STATE OF VERMONT
DEPARTMENT OF LABOR AND INDUSTRY
State File No. R-02095
By: Margaret A. Mangan
John Murray Hearing Officer
v. For: R. Tasha Wallis
Commissioner
Luzenac Corp.
Opinion No. 08-02WC
RULING ON CROSS-MOTIONS FOR SUMMARY JUDGMENT
Both parties move for summary judgment on the issue whether the 1999 discovery rule for occupational diseases applies to this claim. J. Christopher Callahan, Esq. represents the claimant. Keith J. Kasper, Esq. appears for the defendant.
For purposes of this motion, the parties have agreed to the following Findings of Fact:
On September 15, 1994 claimant was an employee of defendant within the meaning of the Vermont Workers’ Compensation Act (“Act”).
On September 15, 1994 defendant was the employer of claimant within the meaning of the Act.
September 15, 1994 was claimant’s last day of work for defendant and thus his last date of possible exposure to talc arising out of and in the course of his employment with defendant.
Effective July 1, 1999 the Act was amended to eliminate the Occupational Disease Act, 21 V.S.A § § 1001 to 1023.
On or about June 1, 2000 claimant was diagnosed with silicosis allegedly arising out of and in the course of his employment with defendant and other predecessors in interest at the claimant’s former work site. The parties agree that the claimant’s condition is an occupational disease.
DISCUSSION:
Defendant argues that this claim is barred by the Occupational Disease (OD) statute of limitations which provided that “[c]ompensation shall not be payable for disablement by reason of occupational disease unless such disablement results within five years after the last injurious exposure to such disease in the employment.” 21 V.S.A. § 1006(a). Under the OD Act, disablement was “the date upon which any physician consulted by the employee and who is licensed to practice medicine in Vermont shall state in writing… that in the opinion of such physician the employee then has an occupational disease… and is disabled thereby.” § 1004(a). In this case, the claimant’s last possible exposure was on September 15, 1994, the diagnosis/disablement was on June 1, 2000 and the claim (Form 5) was filed on October 9, 2000. Defendant argues that the claim is barred because more than five years elapsed between exposure and disablement.
Claimant argues that the applicable statute is 21 V.S.A § 660 (b), a 1999 amendment to the Workers’ Compensation Act that brought the discovery rule to occupational disease cases, which the Workers’ Compensation Act now encompasses.

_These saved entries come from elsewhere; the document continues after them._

## config.mk

```make
export PLATFORM = sky130hd
export DESIGN_NAME = list_mode_sequencer
export DESIGN_NICKNAME = d
export VERILOG_FILES = /design/src/lms_pkg.sv /design/src/list_mode_sequencer.sv /design/src/list_point_store.sv /design/src/sync_pulse_gen.sv
export VERILOG_INCLUDE_DIRS = /design/src /design/src/src
export SDC_FILE = /design/constraint.sdc
export NUM_CORES = 2
export LEC_CHECK = 0
export BUFFER_PORTS_ARGS = -buffer_cell sky130_fd_sc_hd__buf_2
export CAP_MARGIN = 20
export CORE_AREA = 2 2 549 387
export DETAILED_ROUTE_END_ITERATION = 6
export DIE_AREA = 0 0 551 389
export PLACE_DENSITY_LB_ADDON = 0.15
export SLEW_MARGIN = 20
export SYNTH_ARGS = -nofsm -noshare
export SYNTH_HDL_FRONTEND = slang
export SYNTH_SLANG_ARGS = --single-unit
```

## constraint.sdc

```tcl
create_clock -name clk -period 8.1 [get_ports clk]
set_clock_uncertainty 0.2 [all_clocks]
set_input_delay 0.81 -clock clk [delete_from_list [all_inputs] [get_ports clk]]
set_output_delay 0.81 -clock clk [all_outputs]
set_load 0.01 [all_outputs]
```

Claimant contends that the law in effect at the time the action accrued controls this matter, citing Cavanaugh v. Abbott Laboratories, 145 Vt. 516, 521-538 (1985). Furthermore, he argues that under Hartman v. Oullette Plumbing & Heating Corp., 146 Vt. 443, 446-47 (1985), accrual means time of discovery. Therefore, claimant argues that this action accrued at the time the silicosis diagnosis was made and the occupational disease was reasonably discoverable. Since he filed the claim within two years of that date, he maintains that it is not time-barred.
CONCLUSIONS OF LAW:
In a recent case, Sheltra v. Vermont Asbestos Group, 40-01WC (Nov.6, 2001) and 40R-01WC (Jan. 29, 2002) this Department accepted the claimant’s argument that the action accrued at the time of discovery if discovery occurred after July 1999. The Legislature then amended the Act to provide for the discovery rule in occupational disease claims, thus removing the harsh results that would have occurred for latent injuries such as silicosis under the repealed Occupational Disease Act.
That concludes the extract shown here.